Avec ce film qui mêle à un absurde digne de Kafka la dénonciation d'une société régie par d'obscurs comités qui se font et se défont pour prendre les décisions de la société elle-même Peter SYKES tente dans un exercice qui tient plus de l'essai philosophique d'interroger notre rapport à la liberté individuelle. Ainsi alors que le film débute par une décapitation aussi brutale dans sa réalisation que le charme bucolique de la scène inondée du soleil d'un été radieux dans la campagne anglaise invite à la contemplation, le développement qui suivra cette introduction n'aura de cesse d'explorer deux faces d'une même pièce.
Quelques temps plus tard l'auteur de cet acte qui entre temps a repris sa vie normale, sa vie banale de petit employé de bureau se voit convoquer à l'un de ces comités. Dans quel but ?
A la fois très sage dans sa mise en scène, mais en même temps jouant sur nos perceptions grâce à d'infimes et discrets plans, jeux de miroirs ou cadre décalés, on plonge très vite dans un abîme d'incertitudes quant à la réalité qui nous est dépeinte. Sommes nous fous, ou bien sommes nous dans l'inconscient d'un meurtrier ou bien encore ce comité est-il une allégorie, une métaphore cherchant à décrire les rouages d'institutions plus puissantes que l'individu ?
Auréolé de l'atmosphère psychédélique du Londres de la fin des sixties, la musique de Pink Floyd, période Syd Barrett n'étant pas totalement étrangère à ce ressenti, et malgré quelques faiblesses qui nuisent à l'ensemble, on trouvera en germe dans ce film, les stades embryonnaires de cinémas tels ceux de David LYNCH pour son exploration des frontières entre conscience et sub-conscience, celui de Terry GILLIAM dans son obsession de la bureaucratie totalitaire, mais aussi une réfléxion moins poussée mais tout aussi troublante sur les moyens qu'a une société pour ramener dans ses rangs ses membres les plus réfractaires que celle développée dans Orange mécanique (1971) trois ans plus tard. Saupoudrez le tout d'une pointe d'humour flegmatique à la Peter SELLERS et d'un esprit proto punk, voire lorgnant vers le New-York arty, alors inexistant incarné par la faune interlope de la "factory" de Warhol et vous n'aurez qu'une vague idée de cet étrange film.

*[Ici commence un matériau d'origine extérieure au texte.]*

### config.mk
export PLATFORM = sky130hd
export DESIGN_NAME = ivtimer
export DESIGN_NICKNAME = d
export VERILOG_FILES = /design/src/rtl/ivt_pkg.sv /design/src/rtl/ivt_datapath.sv /design/src/rtl/ivt_control.sv /design/src/rtl/ivt_portb.sv /design/src/rtl/ivtimer.sv
export SDC_FILE = /design/constraint.sdc
export NUM_CORES = 1
export LEC_CHECK = 0
export CAP_MARGIN = 30
export CORE_MARGIN = 2
export CORE_UTILIZATION = 40
export CTS_CLUSTER_DIAMETER = 60
export DETAILED_ROUTE_END_ITERATION = 6
export GPL_ROUTABILITY_DRIVEN = 0
export PLACE_DENSITY = 0.66
export SYNTH_ARGS = -nofsm -noshare
export SYNTH_HDL_FRONTEND = slang
export SYNTH_SLANG_ARGS = --single-unit
### constraint.sdc
create_clock -name clk -period 4 [get_ports clk]
set_clock_uncertainty 0.15 [all_clocks]
set_input_delay 0.8 -clock clk [delete_from_list [all_inputs] [get_ports clk]]
set_output_delay 0.8 -clock clk [all_outputs]
set_load 0.01 [all_outputs]
### src/rtl/ivt_pkg.sv
package ivt_pkg;
  localparam int ADDR_W = 3;

  typedef enum logic [ADDR_W-1:0] {
    A_PDATA = 3'd0,
    A_PDIR  = 3'd1,
    A_CLO   = 3'd2,
    A_CHI   = 3'd3,
    A_LLO   = 3'd4,
    A_LHI   = 3'd5,
    A_CTRL  = 3'd6,
    A_NONE  = 3'd7
  } regAddr_e;

  typedef struct packed {
    logic       loadCnt;
    logic [1:0] latWr;
    logic       reloadEn;
  } strobe_t;
endpackage

### src/rtl/ivt_datapath.sv
module ivt_datapath
  import ivt_pkg::*;
#(
  parameter int DATA_W = 8
) (
  input  logic                clk,
  input  logic                rstN,
  input  strobe_t             stb,
  input  logic [DATA_W-1:0]   wrData,
  output logic [2*DATA_W-1:0] cnt,
  output logic [2*DATA_W-1:0] latch,
  output logic                cntZero
);
  localparam int CNT_W = 2 * DATA_W;

  for (genvar b = 0; b < 2; b++) begin : g_latByte
    always_ff @(posedge clk) begin
      if (!rstN) latch[b*DATA_W +: DATA_W] <= '0;
      else if (stb.latWr[b]) latch[b*DATA_W +: DATA_W] <= wrData;
    end
  end

  assign cntZero = (cnt == '0);

  always_ff @(posedge clk) begin
    if (!rstN)                        cnt <= '0;
    else if (stb.loadCnt)             cnt <= {wrData, latch[DATA_W-1:0]};
    else if (cntZero && stb.reloadEn) cnt <= latch;
    else                              cnt <= cnt - CNT_W'(1);
  end
endmodule

### src/rtl/ivt_control.sv
module ivt_control
  import ivt_pkg::*;
#(
  parameter int DATA_W = 8
) (
  input  logic              clk,
  input  logic              rstN,
  input  logic              wrEn,
  input  logic              rdEn,
  input  logic [ADDR_W-1:0] addr,
  input  logic [DATA_W-1:0] wrData,
  input  logic              cntZero,
  output strobe_t           stb,
  output logic              irq,
  output logic              freeRun,
  output logic              pb7En,
  output logic              pb7Bit,
  output logic [DATA_W-1:0] pbData,
  output logic [DATA_W-1:0] pbDir
);
  localparam int EN_BIT = DATA_W - 1;
  localparam int FR_BIT = DATA_W - 2;

  logic wrHi, wrLoAny, wrLatHi, rdLo, timeout, fire, armed, clrIrq;

  assign wrHi    = wrEn && (addr == A_CHI);
  assign wrLoAny = wrEn && ((addr == A_CLO) || (addr == A_LLO));
  assign wrLatHi = wrEn && (addr == A_LHI);
  assign rdLo    = rdEn && (addr == A_CLO);

  assign stb.loadCnt  = wrHi;
  assign stb.latWr    = {wrHi || wrLatHi, wrLoAny};
  assign stb.reloadEn = freeRun;

  assign timeout = cntZero && !wrHi;
  assign fire    = timeout && (freeRun || armed);
  assign clrIrq  = wrHi || wrLatHi || rdLo;

  always_ff @(posedge clk) begin
    if (!rstN) begin
      freeRun <= 1'b0;
      pb7En   <= 1'b0;
      pbData  <= '0;
      pbDir   <= '0;
    end else if (wrEn) begin
      if (addr == A_CTRL) begin
        freeRun <= wrData[FR_BIT];
        pb7En   <= wrData[EN_BIT];
      end
      if (addr == A_PDATA) pbData <= wrData;
      if (addr == A_PDIR)  pbDir  <= wrData;
    end
  end

  always_ff @(posedge clk) begin
    if (!rstN)                    armed <= 1'b0;
    else if (wrHi)                armed <= 1'b1;
    else if (timeout && !freeRun) armed <= 1'b0;
  end

  always_ff @(posedge clk) begin
    if (!rstN)       irq <= 1'b0;
    else if (fire)   irq <= 1'b1;
    else if (clrIrq) irq <= 1'b0;
  end

  always_ff @(posedge clk) begin
    if (!rstN)                   pb7Bit <= 1'b0;
    else if (wrHi)               pb7Bit <= 1'b0;
    else if (timeout && freeRun) pb7Bit <= ~pb7Bit;
    else if (fire)               pb7Bit <= 1'b1;
  end
endmodule

### src/rtl/ivt_portb.sv
module ivt_portb #(
  parameter int DATA_W = 8
) (
  input  logic [DATA_W-1:0] pbData,
  input  logic [DATA_W-1:0] pbDir,
  input  logic              pb7En,
  input  logic              pb7Bit,
  input  logic [DATA_W-1:0] pbIn,
  output logic [DATA_W-1:0] pbOut,
  output logic [DATA_W-1:0] pbOe,
  output logic [DATA_W-1:0] pbRead
);
  localparam int TOP = DATA_W - 1;

  always_comb begin
    pbOut = pbData;
    pbOe  = pbDir;
    if (pb7En) begin
      pbOut[TOP] = pb7Bit;
      pbOe[TOP]  = 1'b1;
    end
  end

  for (genvar i = 0; i < DATA_W; i++) begin : g_pin
    assign pbRead[i] = pbOe[i] ? pbOut[i] : pbIn[i];
  end
endmodule

### src/rtl/ivtimer.sv
module ivtimer
  import ivt_pkg::*;
#(
  parameter int DATA_W = 8
) (
  input  logic              clk,
  input  logic              rstN,
  input  logic              wrEn,
  input  logic              rdEn,
  input  logic [2:0]        addr,
  input  logic [DATA_W-1:0] wrData,
  output logic [DATA_W-1:0] rdData,
  output logic              irq,
  input  logic [DATA_W-1:0] pbIn,
  output logic [DATA_W-1:0] pbOut,
  output logic [DATA_W-1:0] pbOe
);
  localparam int CNT_W = 2 * DATA_W;

  strobe_t           stb;
  logic [CNT_W-1:0]  cnt, latch;
  logic              cntZero, freeRun, pb7En, pb7Bit;
  logic [DATA_W-1:0] pbData, pbDir, pbRead;

  ivt_control #(.DATA_W(DATA_W)) i_ctrl (
    .clk(clk), .rstN(rstN), .wrEn(wrEn), .rdEn(rdEn), .addr(addr),
    .wrData(wrData), .cntZero(cntZero), .stb(stb), .irq(irq),
    .freeRun(freeRun), .pb7En(pb7En), .pb7Bit(pb7Bit),
    .pbData(pbData), .pbDir(pbDir)
  );

  ivt_datapath #(.DATA_W(DATA_W)) i_dp (
    .clk(clk), .rstN(rstN), .stb(stb), .wrData(wrData),
    .cnt(cnt), .latch(latch), .cntZero(cntZero)
  );

  ivt_portb #(.DATA_W(DATA_W)) i_pb (
    .pbData(pbData), .pbDir(pbDir), .pb7En(pb7En), .pb7Bit(pb7Bit),
    .pbIn(pbIn), .pbOut(pbOut), .pbOe(pbOe), .pbRead(pbRead)
  );

  always_comb begin
    rdData = '0;
    case (addr)
      A_PDATA: rdData = pbRead;
      A_PDIR:  rdData = pbDir;
      A_CLO:   rdData = cnt[DATA_W-1:0];
      A_CHI:   rdData = cnt[CNT_W-1:DATA_W];
      A_LLO:   rdData = latch[DATA_W-1:0];
      A_LHI:   rdData = latch[CNT_W-1:DATA_W];
      A_CTRL:  rdData[DATA_W-1 -: 2] = {pb7En, freeRun};
      default: rdData = '0;
    endcase
  end
endmodule

Word level (Yosys, flattened, before mapping)
Cells that the tools add are included.
{ "word_totals": {"word_cells": 63, "in_bits": 23, "regBits": 53, "out_inout_bits": 25} }
{ "classes": {"n_addsub": 1, "eq_ne": 6, "mux": 20, "bitwise": 2, "reduce_logical": 24} }
{ "op_table": {"columns": ["operator", "n"], "rows": [
  ["$pmux W6 S6", 1],
  ["$mux W16", 2],
  ["$logic_not A16 Y1", 1],
  ["$mux W1", 16],
  ["$sub A16 B1 Y16 const B", 1],
  ["$pmux W2 S7", 1],
  ["$eq A3 B3 Y1 const B", 3],
  ["$logic_and A1 B1 Y1", 9],
  ["$eq A3 B2 Y1 const B", 2],
  ["$reduce_and A2 Y1", 3],
  ["$reduce_bool A2 Y1", 3],
  ["$logic_or A1 B1 Y1", 4],
  ["$eq A3 B1 Y1 const B", 1],
  ["$logic_not A3 Y1", 1],
  ["$logic_not A1 Y1", 2],
  ["$not A1 Y1", 2],
  ["$reduce_or A2 Y1", 1]
]} }

Longest topological paths before layout
Gate-level depths: netlist of run 1.
{ "depth": {"depth_word": 7, "ltp_mapped": 7} }

Cells and area by module
Synthesis of run 1 repeated with hierarchy kept, for this count alone.
{ "hier_totals": {"cells_unflattened": 344, "hier_area_um2": 3205.6} }
{ "by_module_without_submodules": {"columns": ["mod", "cells_per_inst", "area_per_inst_um2", "instances"], "rows": [
  ["ivt_datapath", 167, 1565.3, 1],
  ["ivt_control", 97, 947.2, 1],
  ["ivtimer", 53, 449.2, 1],
  ["ivt_portb", 27, 244.0, 1]
]} }

Worst setup path before layout of run 1
Ideal clock, no wire load.
{ "synth_path": {"kind": "input-to-output", "start": "input port addr[1]", "end": "output port rdData[7]", "n_path_buf": 2, "setup_slack_ps": 1087, "arrival_ps": 1963, "required_ps": 3050, "cell_stages": 4, "cell_sequence": "buf_2 > buf_1 > mux2_2 > o311a_1"} }
{ "synth_via": {"elab_chain_cells": 2} }
{ "synth_rtl": {"columns": ["item", "line", "rtl"], "rows": [
  ["start: declaration", "ivtimer.sv:10", "input logic [2:0] addr,"],
  ["$eq A3 B3 Y1 (tied with other cells)", "ivtimer.sv:44", "case (addr)"],
  ["$pmux W2 S7 *", "ivtimer.sv:44", null],
  ["end: declaration", "ivtimer.sv:12", "output logic [DATA_W-1:0] rdData,"]
]} }
Mark *: on every way between the ends. The rest lies on a longest branch, timed or not.

Worst setup path in the final report of run 1
{ "layout_path": {"start": "input port addr[1]", "end": "output port rdData[3]"} }
{ "layout_via": {"elab_chain_cells": 2} }
{ "layout_rtl": {"columns": ["item", "line"], "rows": [
  ["$eq A3 B3 Y1 (tied with other cells)", "ivtimer.sv:44"],
  ["$pmux W6 S6 *", "ivtimer.sv:44"]
]} }
Marked as above.

==> summary by stage, run 1 <==
Power and ir drop
The portion of total power attributed to combinational logic is 0.289. The reported leakage power is ~1.3 nW. Of the total power, the share spent switching nets is 0.351.

The highest ir drop seen on vdd is 0.160 mV. The power per cell area is ~390 nW/µm². The clock network fraction of design power is 0.233. The share of total power dissipated in sequential elements is 0.478. The total net switching power is roughly 490 µW. Cell internal power was estimated by the tool at around 900 µW.

Placed design
The post-detailed-placement cell area is about 3500 µm². The wire-length estimate of the detail-placed layout is 5.74 mm. The placed instance count is between 400 and 500. The number of buffers added on ports is 47.

Timing
The count of final hold-check violations was 0. The count of final setup violators is 0. The headroom to the max-slew limit is 0.451. The worst hold slack is 0.318 ns. The summed negative setup slack over all endpoints is 0 ns. The smallest clock period supported by the final layout is computed as ~3.9 ns. The final cycle utilization of the critical path is 0.966. The actual slew at the worst max-slew pin is slightly above 0.8 ns. The final-report max-slew violation count is 0. Setup repair after global routing left no endpoint under its margin. The timing-limited maximum frequency is about 0.26 GHz.

Synth
The main flop type after synthesis is sky130_fd_sc_hd__dfxtp_1. Of the total synthesized cell area, the portion taken by XOR and XNOR cells is 0.0352. After synthesis, the largest family of logic cells by area is simple AND/OR/NAND/NOR gates. The cell area after synthesis is slightly below 3000 µm². Counting distinct cell types in the post-synthesis netlist gives between 50 and 60.

In the synthesized netlist, the number of instances is approximately 350. The adder and majority gate portion of the synthesized area is 0.00419. After synthesis the netlist holds a flip-flop and latch count of 53. The mean instance size in the synthesized netlist is between 8 and 9 µm². The post-synthesis compound-gate area fraction was 0.184. The number of warnings reported in the yosys synthesis log is 0. Of the synthesized area, sequential elements account for 0.356. The number of nets handed over by synthesis was roughly 380. After synthesis, the share of flip-flops with an asynchronous set or reset is 0. The proportion of synthesized area in mux cells is 0.122. Yosys mapped a number of flops with a built-in enable equal to 0. Of the total synthesized cell area, the portion taken by AND, OR, NAND and NOR gates is 0.223.

Critical path
The type of element capturing the critical path is an output port. The setup check on the worst reg-to-reg path leaves a slack of about 1.7 ns. The worst setup path is launched from an input pin. For the worst setup path, the data arrival time is between 2 and 3 ns. STA puts the critical path data required time at between 3 and 4 ns. Of all nets on the critical path, the largest fanout is 30. The worst setup path is of the in -> out kind.

Floorplanning
The core region is 7250 µm². After floorplanning, the core was divided into 31 placement rows. The effective utilization at floorplan is 0.411. The number of ports placed on the die boundary is between 40 and 50.

The overall die width is 90.4 µm. The die outline height is 90.4 µm. The die covers between 8000 and 9000 µm².

GRT
For this run the aggregate overflow at the end of global routing stands at 0. The wire length of the first global-routing pass is approximately 14 mm. The number of antenna violations at the first check in global routing was 0.

The via count of the first global-routing pass is 2500. In the global route stage, overall resource usage came out at 0.205. The largest net degree at the start of global routing is between 40 and 50.

Drt
In the final routed layout, each cell accounts on average for ~17 µm. For this block, the via count after detailed routing is roughly 2700. The pre-antenna-repair detailed-routing pass consisted of 4 iterations. The starting DRC count in detailed routing is 213. The final routed DRC violation total is 0.

The final wirelength is about 8.4 mm. The count of nets left with antenna violations after detail routing is 0. Dividing the detail-routed via count by the number of cells gives ~5.7.

Clock network
The number of sinks handled by clock tree synthesis is 53. The number of buffers created by CTS is 5. The clock tree synthesis step divided the H-tree into 2 levels.

The later pin in the worst-skew pair is clocked with a latency of 0.31 ns. The maximum clock path buffer count is 2. Once the clock tree was built, the resizer swapped 0 gates to a different size.

The number of post-CTS setup repair buffers is 0. The number of hold-repair buffers added at the cts stage is 0. The clock tree from TritonCTS is yes. The cell chosen for the clock root is sky130_fd_sc_hd__clkbuf_8. The clock transition at the register clock pins on the worst setup and hold paths after CTS is around 0.10 ns.

Flow run
The tool flagged a number of max-cap violations equal to 0.

Layout
Summing all non-filler instances in the final layout gives an area of approximately 3600 µm². Of the cells placed in the final design, the portion with a size suffix greater than 1 is 0.0997. The number of cells in the finished layout apart from fillers is 480. The signed area change from the synthesized netlist to the final layout is 19.5%. For this run, the share of the core covered by cells in the final layout is 0.491. In the final design database the tool counted between 400 and 500 nets. Counting the fill cells in the layout gives just over 700.

The repair_antennas step left the layout with diodes totalling 0.

Run status
The run finished with clean final reports.

Hold path
The worst hold path belongs to the class reg -> reg.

Expérimental, décousu, creusant des sillons dans un symbolisme pas toujours évident et laissant au spectateur toute latitude pour combler les vides selon sa perception, une oeuvre unique, rare, déconcertante, rageante parfois, tant rien ne conforte une idée plus qu'une autre mais pour qui aime être lâché dans l'inconnu sans guide l'expérience se révélera passionnante.